Genotypes with IPCA 1 scores near to zero had small (little) interaction across locations, while genotypes with very high IPCA 1 values had sizeable interaction with environments. When an environment and genotype have the similar sign on the PCA axis, their interaction is positive, and vice versa
(Negash et al., 2017). The AMMI 1 biplot clearly illustrated that all the twenty entries differed from each other not only for mean grain yield but also for their G × E interaction effects. The genotypes G14, G12, G10, G18 and G1 had low interactions with environments characterized by low IPCA scores (Table 3) and were stable showing broad adoptions across the locations, while the genotypes with higher IPCA scores, G20, G9, G4, G6 and G13, were highly interactive and less stable across locations.
The AMMI 2 biplot illustrated scores for IPCA 1 and IPCA 2 (Fig 4). The genotypes near the origin are less interactive to environmental interaction and those positioned far from the origins are more interactive and have large G×E interaction.

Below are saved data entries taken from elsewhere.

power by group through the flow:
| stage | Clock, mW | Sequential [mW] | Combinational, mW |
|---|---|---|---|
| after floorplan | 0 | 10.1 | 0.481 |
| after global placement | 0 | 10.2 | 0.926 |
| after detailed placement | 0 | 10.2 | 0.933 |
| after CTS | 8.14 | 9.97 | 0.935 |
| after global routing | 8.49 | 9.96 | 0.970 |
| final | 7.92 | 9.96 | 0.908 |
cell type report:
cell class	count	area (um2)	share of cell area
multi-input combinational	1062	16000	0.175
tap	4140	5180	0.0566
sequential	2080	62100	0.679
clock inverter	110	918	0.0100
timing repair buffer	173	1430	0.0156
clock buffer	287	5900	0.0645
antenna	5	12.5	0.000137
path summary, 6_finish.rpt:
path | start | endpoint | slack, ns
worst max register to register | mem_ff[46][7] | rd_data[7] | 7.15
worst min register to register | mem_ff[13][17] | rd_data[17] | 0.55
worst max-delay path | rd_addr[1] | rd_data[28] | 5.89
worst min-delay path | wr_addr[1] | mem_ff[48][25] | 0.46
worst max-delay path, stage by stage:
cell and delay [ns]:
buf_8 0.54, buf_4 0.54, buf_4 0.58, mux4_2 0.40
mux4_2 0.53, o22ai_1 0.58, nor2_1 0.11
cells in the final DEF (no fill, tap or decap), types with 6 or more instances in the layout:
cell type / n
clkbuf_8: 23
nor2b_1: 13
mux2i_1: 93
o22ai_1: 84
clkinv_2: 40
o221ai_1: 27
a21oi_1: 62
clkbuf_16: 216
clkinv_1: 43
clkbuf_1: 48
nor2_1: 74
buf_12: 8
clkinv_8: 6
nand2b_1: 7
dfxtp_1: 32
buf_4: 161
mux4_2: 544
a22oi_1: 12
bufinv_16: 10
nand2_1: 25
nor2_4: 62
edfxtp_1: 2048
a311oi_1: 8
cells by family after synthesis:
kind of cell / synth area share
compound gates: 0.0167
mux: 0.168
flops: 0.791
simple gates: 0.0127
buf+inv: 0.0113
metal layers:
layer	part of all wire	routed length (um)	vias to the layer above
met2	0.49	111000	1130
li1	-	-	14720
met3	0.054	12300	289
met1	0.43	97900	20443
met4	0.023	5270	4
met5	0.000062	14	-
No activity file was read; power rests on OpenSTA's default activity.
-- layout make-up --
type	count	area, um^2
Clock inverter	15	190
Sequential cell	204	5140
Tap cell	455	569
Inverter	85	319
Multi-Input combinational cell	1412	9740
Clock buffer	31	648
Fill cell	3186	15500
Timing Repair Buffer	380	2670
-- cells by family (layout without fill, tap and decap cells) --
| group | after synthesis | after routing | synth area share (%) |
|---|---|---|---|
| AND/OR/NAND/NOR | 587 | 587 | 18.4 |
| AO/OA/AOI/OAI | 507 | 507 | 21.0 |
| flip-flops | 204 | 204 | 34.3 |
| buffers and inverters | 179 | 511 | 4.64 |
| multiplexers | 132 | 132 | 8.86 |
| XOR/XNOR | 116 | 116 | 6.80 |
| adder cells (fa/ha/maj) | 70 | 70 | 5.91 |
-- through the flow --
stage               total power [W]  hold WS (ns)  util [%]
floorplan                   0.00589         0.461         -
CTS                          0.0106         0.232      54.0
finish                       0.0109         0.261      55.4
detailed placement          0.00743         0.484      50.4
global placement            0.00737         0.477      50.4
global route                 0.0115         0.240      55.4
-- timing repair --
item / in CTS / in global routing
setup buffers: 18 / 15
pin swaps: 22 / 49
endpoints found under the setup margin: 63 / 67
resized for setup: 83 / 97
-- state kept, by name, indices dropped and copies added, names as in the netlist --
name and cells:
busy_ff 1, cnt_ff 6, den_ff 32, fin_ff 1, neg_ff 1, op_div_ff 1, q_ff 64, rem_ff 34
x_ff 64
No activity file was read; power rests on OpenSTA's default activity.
===== src/rtl/cdq_pkg.sv =====
// cdq_pkg: shared types and constants for the circular deque.
// Used by circular_deque and its testbench; depends on nothing.
package cdq_pkg;

    localparam int DEPTH_DEFAULT = 8;
    localparam int VALUE_W       = 32;
    localparam int OCC_W         = 4;
    localparam int REQ_W         = 2;
    localparam int STATUS_W      = 2;
    localparam int M_DATA_W      = ((VALUE_W + OCC_W + 7) / 8) * 8;

    typedef enum logic [REQ_W-1:0] {
        REQ_PUSH_FRONT = 2'd0,
        REQ_PUSH_REAR  = 2'd1,
        REQ_POP_FRONT  = 2'd2,
        REQ_POP_REAR   = 2'd3
    } req_t;

    typedef enum logic [STATUS_W-1:0] {
        ST_DONE     = 2'd0,
        ST_OVERFLOW = 2'd1,
        ST_EMPTY    = 2'd2
    } status_t;

endpackage


===== src/rtl/cdq_ram.sv =====
// cdq_ram: generic simple dual-port RAM, one write and one registered read port.
// Standalone; no package dependency.
module cdq_ram #(
    parameter int WIDTH = 32,
    parameter int DEPTH = 8
) (
    input  logic                     aclk,
    input  logic                     we,
    input  logic [$clog2(DEPTH)-1:0] waddr,
    input  logic [WIDTH-1:0]         wdata,
    input  logic                     re,
    input  logic [$clog2(DEPTH)-1:0] raddr,
    output logic [WIDTH-1:0]         rdata
);

    logic [WIDTH-1:0] mem_reg [DEPTH];
    logic [WIDTH-1:0] rdata_reg;

    always_ff @(posedge aclk) begin
        if (we) begin
            mem_reg[waddr] <= wdata;
        end
        if (re) begin
            rdata_reg <= mem_reg[raddr];
        end
    end

    assign rdata = rdata_reg;

endmodule


===== src/rtl/circular_deque.sv =====
// circular_deque: fixed-capacity deque over a ring RAM (top level).
// Depends on cdq_pkg and cdq_ram.
//
//  channel | tvalid/tready | tuser          | tdata
//  s_      | request in    | req_type [1:0] | push_value [31:0]
//  m_      | result out    | status [1:0]   | popped_value [31:0], occupancy [35:32]
//
// Each request is accepted (index update, RAM write or read issue), then held as
// pending while the RAM's registered read completes, before the result register loads.
// No new request is taken while one is pending; the pending flag, not the RAM read port, sets this.
// Synchronous active-low reset empties the deque; RAM contents are not cleared.
// A stalled result holds in the output register; the next request waits for it.
module circular_deque #(
    parameter int DEPTH = cdq_pkg::DEPTH_DEFAULT
) (
    input  logic                          aclk,
    input  logic                          aresetn,
    input  logic                          s_tvalid,
    output logic                          s_tready,
    input  logic [cdq_pkg::VALUE_W-1:0]   s_tdata,   // push_value
    input  logic [cdq_pkg::REQ_W-1:0]     s_tuser,   // req_type
    output logic                          m_tvalid,
    input  logic                          m_tready,
    output logic [cdq_pkg::M_DATA_W-1:0]  m_tdata,   // popped_value, occupancy, zero pad
    output logic [cdq_pkg::STATUS_W-1:0]  m_tuser    // status
);

    localparam int IW = $clog2(DEPTH);
    localparam int CW = $clog2(DEPTH + 1);
    localparam logic [IW-1:0] IDX_LAST = IW'(DEPTH - 1);
    localparam logic [CW-1:0] CNT_FULL = CW'(DEPTH);
    localparam int PAD_W = cdq_pkg::M_DATA_W - cdq_pkg::VALUE_W - cdq_pkg::OCC_W;

    logic [IW-1:0] front_reg, front_next;
    logic [IW-1:0] rear_reg, rear_next;
    logic [CW-1:0] count_reg, count_next;

    logic                          pend_reg;
    logic                          pend_pop_ok_reg, pop_ok;
    cdq_pkg::status_t              pend_status_reg, status_next;
    logic [cdq_pkg::OCC_W-1:0]     pend_occ_reg;

    logic                          m_valid_reg;
    cdq_pkg::status_t              m_status_reg;
    logic [cdq_pkg::VALUE_W-1:0]   m_popped_reg;
    logic [cdq_pkg::OCC_W-1:0]     m_occ_reg;

    logic                          accept;
    logic                          out_free;
    logic                          is_empty, is_full;
    cdq_pkg::req_t                 req;
    logic                          ram_we, ram_re;
    logic [IW-1:0]                 ram_waddr, ram_raddr;
    logic [cdq_pkg::VALUE_W-1:0]   ram_rdata;

    function automatic logic [IW-1:0] idx_up(input logic [IW-1:0] i);
        return (i == IDX_LAST) ? '0 : i + 1'b1;
    endfunction

    function automatic logic [IW-1:0] idx_down(input logic [IW-1:0] i);
        return (i == '0) ? IDX_LAST : i - 1'b1;
    endfunction

    assign out_free = !m_valid_reg || m_tready;
    assign s_tready = !pend_reg && out_free;
    assign accept   = s_tvalid && s_tready;
    assign req      = cdq_pkg::req_t'(s_tuser);
    assign is_empty = (count_reg == '0);
    assign is_full  = (count_reg == CNT_FULL);

    always_comb begin
        front_next  = front_reg;
        rear_next   = rear_reg;
        count_next  = count_reg;
        status_next = cdq_pkg::ST_DONE;
        pop_ok      = 1'b0;
        ram_we      = 1'b0;
        ram_re      = 1'b0;
        ram_waddr   = '0;
        ram_raddr   = front_reg;
        unique case (req)
            cdq_pkg::REQ_PUSH_FRONT, cdq_pkg::REQ_PUSH_REAR: begin
                if (is_full) begin
                    status_next = cdq_pkg::ST_OVERFLOW;
                end else begin
                    ram_we     = accept;
                    count_next = count_reg + 1'b1;
                    if (is_empty) begin
                        front_next = '0;
                        rear_next  = '0;
                        ram_waddr  = '0;
                    end else if (req == cdq_pkg::REQ_PUSH_FRONT) begin
                        front_next = idx_down(front_reg);
                        ram_waddr  = front_next;
                    end else begin
                        rear_next = idx_up(rear_reg);
                        ram_waddr = rear_next;
                    end
                end
            end
            cdq_pkg::REQ_POP_FRONT, cdq_pkg::REQ_POP_REAR: begin
                if (is_empty) begin
                    status_next = cdq_pkg::ST_EMPTY;
                end else begin
                    pop_ok     = 1'b1;
                    ram_re     = accept;
                    ram_raddr  = (req == cdq_pkg::REQ_POP_FRONT) ? front_reg : rear_reg;
                    count_next = count_reg - 1'b1;
                    if (front_reg == rear_reg) begin
                        front_next = '0;
                        rear_next  = '0;
                    end else if (req == cdq_pkg::REQ_POP_FRONT) begin
                        front_next = idx_up(front_reg);
                    end else begin
                        rear_next = idx_down(rear_reg);
                    end
                end
            end
            default: begin
                status_next = cdq_pkg::ST_DONE;
            end
        endcase
    end

    cdq_ram #(
        .WIDTH (cdq_pkg::VALUE_W),
        .DEPTH (DEPTH)
    ) u_ram (
        .aclk  (aclk),
        .we    (ram_we),
        .waddr (ram_waddr),
        .wdata (s_tdata),
        .re    (ram_re),
        .raddr (ram_raddr),
        .rdata (ram_rdata)
    );

    // control state
    always_ff @(posedge aclk) begin
        if (!aresetn) begin
            front_reg   <= '0;
            rear_reg    <= '0;
            count_reg   <= '0;
            pend_reg    <= 1'b0;
            m_valid_reg <= 1'b0;
        end else begin
            pend_reg <= accept;
            if (accept) begin
                front_reg <= front_next;
                rear_reg  <= rear_next;
                count_reg <= count_next;
            end
            // pend_reg only rises when the output side was free, so it always loads here
            if (pend_reg) begin
                m_valid_reg <= 1'b1;
            end else if (m_tready) begin
                m_valid_reg <= 1'b0;
            end
        end
    end

    // payload
    always_ff @(posedge aclk) begin
        if (accept) begin
            pend_status_reg <= status_next;
            pend_pop_ok_reg <= pop_ok;
            pend_occ_reg    <= cdq_pkg::OCC_W'(count_next);
        end
        if (pend_reg) begin
            m_status_reg <= pend_status_reg;
            m_popped_reg <= pend_pop_ok_reg ? ram_rdata : '0;
            m_occ_reg    <= pend_occ_reg;
        end
    end

    assign m_tvalid = m_valid_reg;
    assign m_tuser  = m_status_reg;
    assign m_tdata  = {{PAD_W{1'b0}}, m_occ_reg, m_popped_reg};

endmodule

===== config.mk =====
export PLATFORM = sky130hd
export DESIGN_NAME = circular_deque
export DESIGN_NICKNAME = d
export VERILOG_FILES = /design/src/rtl/cdq_pkg.sv /design/src/rtl/cdq_ram.sv /design/src/rtl/circular_deque.sv
export SDC_FILE = /design/constraint.sdc
export NUM_CORES = 1
export LEC_CHECK = 0
export BUFFER_PORTS_ARGS = -buffer_cell sky130_fd_sc_hd__buf_2
export CORE_MARGIN = 2
export CORE_UTILIZATION = 56
export DETAILED_ROUTE_END_ITERATION = 7
export PLACE_DENSITY = 0.83
export SLEW_MARGIN = 20
export SYNTH_ARGS = -nofsm -noshare
export SYNTH_HDL_FRONTEND = slang
export SYNTH_HIERARCHICAL = 1
export SYNTH_SLANG_ARGS = --single-unit

===== constraint.sdc =====
create_clock -name aclk -period 6 [get_ports aclk]
set_input_delay 0.6 -clock aclk [delete_from_list [all_inputs] [get_ports aclk]]
set_output_delay 0.6 -clock aclk [all_outputs]
set_load 0.03 [all_outputs]

==> Yosys cells after proc, flatten, opt, wreduce, memory -nomap -nowiden <==
Memories as Yosys holds them, arrays and structs flattened. A register that Yosys moved wholly into a read port is not among the register bits.
Index checks and enable logic that the tools add are counted.
W data, S select, Z words.
{ "classes": {"n_mux": 40, "n_addsub": 6, "reduce_logical": 14, "n_eq_ne": 13} }
{ "ops": {"columns": ["op", "count"], "rows": [
  ["$mux W3", 23],
  ["$ne A3 B3 Y1 const B", 4],
  ["$pmux W3 S2", 2],
  ["$mux W1", 10],
  ["$reduce_and A5 Y1", 2],
  ["$mux W4", 2],
  ["$pmux W4 S2", 1],
  ["$add A3 B1 Y3 const B", 2],
  ["$eq A3 B3 Y1 const B", 2],
  ["$logic_not A3 Y1", 2],
  ["$sub A3 B1 Y3 const B", 2],
  ["$add A4 B1 Y4 const B", 1],
  ["$eq A2 B2 Y1 const B", 2],
  ["$eq A4 B4 Y1 const B", 1],
  ["$logic_not A4 Y1", 1],
  ["$ne A2 B2 Y1 const B", 2],
  ["$pmux W2 S2", 1],
  ["$reduce_or A2 Y1", 2],
  ["$sub A4 B1 Y4 const B", 1],
  ["$eq A3 B3 Y1", 1],
  ["$eq A2 B1 Y1 const B", 1],
  ["$logic_and A1 B1 Y1", 2],
  ["$logic_not A1 Y1", 2],
  ["$logic_not A2 Y1", 1],
  ["other kinds (3)", 3]
]} }
{ "totals": {"in_bits": 38, "ram_bits": 256, "ff_bits": 57, "n_memories": 1, "out_inout_bits": 44, "wordCells": 85} }
{ "memory_table": {"columns": ["name", "depth", "width", "rd", "rd_clocked_by_memory_dff", "write_ports", "line_no", "text"], "rows": [
  ["u_ram.mem_reg", 8, 32, 1, 1, 1, "cdq_ram.sv:16", "logic [WIDTH-1:0] mem_reg [DEPTH];"]
]} }

==> Logic depth before layout (Yosys ltp) <==
Gate-level depths: netlist of the first run.
{ "depth": {"depth_word": 8, "ltp_mapped": 12, "ltp_nobuf": 10} }

==> Cells and area by module <==
Netlist of the first run, hierarchy kept.
{ "by_module_without_submodules": {"columns": ["mod", "cells_per_inst", "area_per_inst_um2", "seq_area_each_um2", "instances"], "rows": [
  ["cdq_ram", 415, 10786.6, 8648.3, 1],
  ["circular_deque", 242, 2787.7, 1591.5, 1]
]} }

==> Worst setup path before layout of the first run <==
Ideal clock, no wire load.
{ "synth_timing": {"path_type": "reg-to-reg", "start": "register pend_reg", "end": "memory u_ram.mem_reg[0][0], enable pin", "synth_period_minus_slack_ns": 4.175, "path_slack_ns": 1.825, "n_path_buf": 0, "path_stages_with_launch": 6, "t_arrival_ns": 3.714, "setup_ns": 0.461, "required_time_ns": 5.539, "cell_sequence": "dfxtp_1 inv_1 o211ai_1 nor3_1 nand2b_1 nor3_1"} }
{ "synth_between": {"elab_chain_len": 7} }
{ "synth_rtl": {"columns": ["element", "line_no", "text"], "rows": [
  ["from (decl)", "circular_deque.sv:38", "logic pend_reg;"],
  ["from (signal assigned)", "circular_deque.sv:147", "pend_reg <= accept;"],
  ["$logic_not A1 Y1", "circular_deque.sv:65", "assign s_tready = !pend_reg && out_free;"],
  ["$logic_and A1 B1 Y1", "circular_deque.sv:65", null],
  ["$logic_and A1 B1 Y1", "circular_deque.sv:66", "assign accept = s_tvalid && s_tready;"],
  ["$mux W1", "circular_deque.sv:83", "if (is_full) begin"],
  ["$mux W1", "circular_deque.sv:81", "unique case (req)"],
  ["named net ram_we", "circular_deque.sv:52", "logic ram_we, ram_re;"],
  ["$mux W1", "cdq_ram.sv:20", "if (we) begin"],
  ["$mux W1 (implied by the code)", "cdq_ram.sv:21", "mem_reg[waddr] <= wdata;"],
  ["to (decl)", "cdq_ram.sv:16", null]
]} }
The timed path passes the listed nets, and every way through them passes these cells.

==> Worst setup path after layout of the first run <==
{ "layout_timing": {"start": "register count_reg[0]", "end": "register u_ram.rdata_reg[5], in the netlist u_ram/rdata[5], read port of u_ram.mem_reg (data pin)"} }
{ "layout_between": {"elab_chain_len": 3, "word_cells_on_any_way": 5, "cone_classes": "4 x mux; 1 x reduce/logical"} }
{ "layout_rtl": {"columns": ["element", "line_no", "text"], "rows": [
  ["from (decl)", "circular_deque.sv:36", "logic [CW-1:0] count_reg, count_next;"],
  ["from (signal assigned)", "circular_deque.sv:151", "count_reg <= count_next;"],
  ["$logic_not A4 Y1", "circular_deque.sv:68", "assign is_empty = (count_reg == '0);"],
  ["$mux W3", "circular_deque.sv:102", "if (is_empty) begin"],
  ["$mux W3", "circular_deque.sv:81", null],
  ["named net ram_raddr[0]", "circular_deque.sv:53", "logic [IW-1:0] ram_waddr, ram_raddr;"],
  ["to (decl)", "cdq_ram.sv:17", "logic [WIDTH-1:0] rdata_reg;"]
]} }
The timed path passes the listed nets, and every way through them passes these cells.
A chain may end at the register's enable or synchronous reset.

==> flow_summary_export.csv, run 1 <==
group,metric,value,unit
status,status,"completed",
logic_synthesis,synthCells,657,
critical_path,reg2reg_depth,11,
timing,rsz0062_at_grt,"false",
finish,final_common_cell,"edfxtp_1",
finish,finalNonFillerCells,1099,
critical_path,rrSetupSlack,1730,ps
hold_path,hp-class,"input port to register",
finish,fillers,1554,
finish,multi_input_area,3160,sq um
floorplanning,die_w,160,microns
critical_path,arrival,4530,ps
route,wl_per_cell,23.1,microns
pwr,p_seq_share,52.0,%
timing,finClkSkew,17.4,ps
hold_path,worst_hold_path.num_cells,1,
timing,clock.fmax,234,MHz
pwr,p_leak,5.19,nW
hold_path,worstHoldStart,"s_tdata[11]",
place,gp_congestion,0.785,
clocking,cts_setup_buffers,0,
critical_path,crit_fanout,50,
global_routing,grt-ovfl-total,0,
timing,final_max_slew_viol_count,0,
route,drtIter0Drc,473,
critical_path,worstSetupPathType,"register to register",
critical_path,worstPathRequired,6260,ps
hold_path,min_to,"u_ram/mem_reg[2][11]$_DFFE_PP_",
timing,whs,345,ps
route,dr.pass1.iters,5,
critical_path,rr_endpoint,"u_ram/rdata[5]$_DFFE_PP_",
critical_path,path_cells,"inv_1, ha_1, nor3b_4, nand2b_4, inv_1, nand2_1, nand2_1, o21ai_4, buf_4, mux4_1, mux2_2",
logic_synthesis,synth_cell_type_count,50,
global_routing,antenna_found_initial,2,
clocking,cts_buffers,34,
logic_synthesis,synth_edf_count,333,
place,placedCellCount,1037,
global_routing,grt_pass1_vias,6694,
critical_path,cp-start-kind,"register",
floorplanning,rows,56,
pwr,power_per_cell_area,345,nW/um^2
pwr,ir_worst_vdd,0.272,mV
global_routing,grt_pass1_wl,38.3,mm
clocking,cts_tree,"done",
floorplanning,initial_core_util,57.5,%
floorplanning,die_area,25500,sq um
route,drc,0,
logic_synthesis,syn-cell-area,13600,sq um
finish,drive_gt1_share,28.0,%
pwr,swShare,21.6,%
critical_path,max_stage_delay,800,ps
logic_synthesis,yosys_warnings,6,
place,place_hpwl,14.4,mm
logic_synthesis,ys.flop_type,"edfxtp_1",
pwr,p_int,4.17,mW
timing,hold_violations,0,
critical_path,cp-end-kind,"register",
finish,final_nets,802,
clocking,cts_buffer_depth,3,
place,place_ws,1770,ps
clocking,clkTransAtPathRegs,60,ps
finish,area_growth,13.8,%
timing,fin_crit_sh,71.1,%
job,max_cap_viol_count,0,
logic_synthesis,synth_seq_cells,345,
timing,final.min_clock_period,4270,ps
logic_synthesis,seq_area_frac_synth,75.4,%
finish,regArea,10200,sq um
pwr,comb_power_share,9.4,%
clocking,h-tree-depth,2,
clocking,clk_latency,520,ps
global_routing,grt_usage,20.2,%
clocking,clock-sinks,345,
pwr,p_clk_share,38.6,%
finish,design_area,15400,sq um
route,vias_per_cell,5.81,
route,via_count,6380,
clocking,cts-root-buf,"clkbuf_16",
place,placed_area,14400,sq um
timing,setup_viol,0,
timing,fin_ws,1730,ps
timing,relSlewSlack,29.9,%
floorplanning,fp.dieH,160,microns
timing,fin_tns_setup,0,ps
route,detail-route-antenna-nets,0,
floorplanning,ioPinCount,82,
finish,largest_register_ffs,256,
critical_path,r2r_start,"count_reg[0]$_SDFFE_PN0P_",
timing,tightest_slew,1050,ps
logic_synthesis,syn_area_per_cell,20.7,sq um
clocking,cts_resized,0,
critical_path,crit_slowest_cell,"buf_4",
global_routing,grt_max_degree,51,
clocking,hold_buffers,0,
pwr,p_switching,1.15,mW
finish,mostFrequentLayoutCells,"333 x edfxtp_1, 77 x buf_2, 40 x mux4_1, 37 x and2_1, 37 x clkbuf_16",
route,routed_wl,25.4,mm
logic_synthesis,ys_async_sr_fraction,0,%
place,io_buffers,77,
floorplanning,core_area,23600,sq um
## synthesized netlist by cell type, types with 5 or more instances
master | instances | area share, %
buf_2 | 9 | 0.33
nand2_1 | 13 | 0.36
edfxtp_1 | 333 | 74
nor3_1 | 10 | 0.37
mux4_2 | 24 | 4.0
ha_1 | 10 | 0.92
nor2_1 | 17 | 0.47
o21ai_0 | 9 | 0.33
inv_1 | 15 | 0.41
clkbuf_1 | 7 | 0.19
xnor2_1 | 5 | 0.32
buf_6 | 8 | 0.66
nand3_1 | 5 | 0.18
mux4_1 | 40 | 7.7
a21oi_1 | 8 | 0.29
and2_1 | 37 | 1.7
dfxtp_1 | 12 | 1.8
mux2_2 | 33 | 2.7
## how the worst max path moves through the flow
stage	end	start	slack, ps
6_report	u_ram/rdata[5]$_DFFE_PP_	count_reg[0]$_SDFFE_PN0P_	1730
5_1_grt	u_ram/rdata[21]$_DFFE_PP_	count_reg[0]$_SDFFE_PN0P_	1490
4_1_cts	u_ram/rdata[0]$_DFFE_PP_	count_reg[0]$_SDFFE_PN0P_	1750
3_5_place_dp	u_ram/rdata[0]$_DFFE_PP_	count_reg[0]$_SDFFE_PN0P_	1770
3_3_place_gp	u_ram/rdata[7]$_DFFE_PP_	count_reg[0]$_SDFFE_PN0P_	1980
2_1_floorplan	u_ram/mem_reg[0][0]$_DFFE_PP_	pend_reg$_SDFF_PN0_	1820
## logic make-up (layout without fill, tap and decap cells)
kind of cell / count (synthesis) / in the layout / synth area share (%)
buffers and inverters: 48 / 166 / 1.97
AO/OA/AOI/OAI: 42 / 42 / 2.18
AND/OR/NAND/NOR: 105 / 105 / 4.40
adder cells (fa/ha/maj): 10 / 10 / 0.922
other: 1 / 6 / 0.0276
multiplexers: 100 / 100 / 14.7
flip-flops: 345 / 345 / 75.4
XOR/XNOR: 6 / 6 / 0.387
## worst max-delay path, delay by kind of cell (launching register included)
kind	cells	cell delay, ps
adders and majority gates	1	250
buffers and inverters	3	1070
AOI/OAI and AO/OA	1	270
and+or+nand+nor	4	1030
muxes	2	930
DFF	1	370
## power by group through the flow
stage,sequential (mW),clock [mW],combinational (mW)
after CTS,2.77,2.10,0.499
after global placement,2.81,0,0.470
after floorplan,2.83,0,0.357
after detailed placement,2.82,0,0.495
after global routing,2.77,2.19,0.537
final,2.77,2.06,0.498
## routing by layer
| layer | GRT usage [%] | up-vias | part of all wire (%) |
|---|---|---|---|
| met5 | 1.52 | - | 0 |
| met3 | 3.95 | 58 | 6.7 |
| met2 | 34.9 | 232 | 51 |
| met1 | 25.0 | 3234 | 39 |
| met4 | 8.14 | 0 | 2.9 |
| li1 | - | 2856 | - |
## per-stage QoR
step	utilization, %	total power [mW]
floorplan	-	3.19
finish	65.4	5.32
global placement	60.8	3.28
detailed placement	60.8	3.31
global route	65.4	5.50
CTS	65.4	5.37
## layout make-up
| cell class | instances | area share (%) |
|---|---|---|
| flip-flops and latches | 345 | 66.3 |
| multi-input cells | 267 | 20.5 |
| clock buffers | 44 | 6.23 |
| repair buffers | 91 | 3.18 |
| well taps | 319 | 2.58 |
| clock inverters | 16 | 0.810 |
| inverters | 15 | 0.365 |
| diodes | 2 | 0.0324 |
(Power assumes the default switching activity.)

Consequently, the entries G12 and G14 were highly interactive since these were situated away from the origins. The environments E1, E2 and E3 did not form any Group (Fig 4) on the plot and they were also located far from the origin and had different interaction pattern on genotypes. The lines with one side arrow connected to the origin by vector indicate the interactive forces. Hence, all the environments had long spokes which indicate its strong interaction. The Berthin (E1) had high grain yield and high IPCA 2 score with minimal negative IPCA 1 score. Similarly, the low potential environments Srinagar (E2) had negative IPCA score and low grain yield. Thus, the biplot recognized Berthin as the highest yielding environments and Srinagar as the lowest yielding environment for urdbean. The AMMI 2 analysis revealed that genotypes G7, G16 and G13 had wide adaptation. These were less affected by G × E interaction, thus performed well across wide range of locations.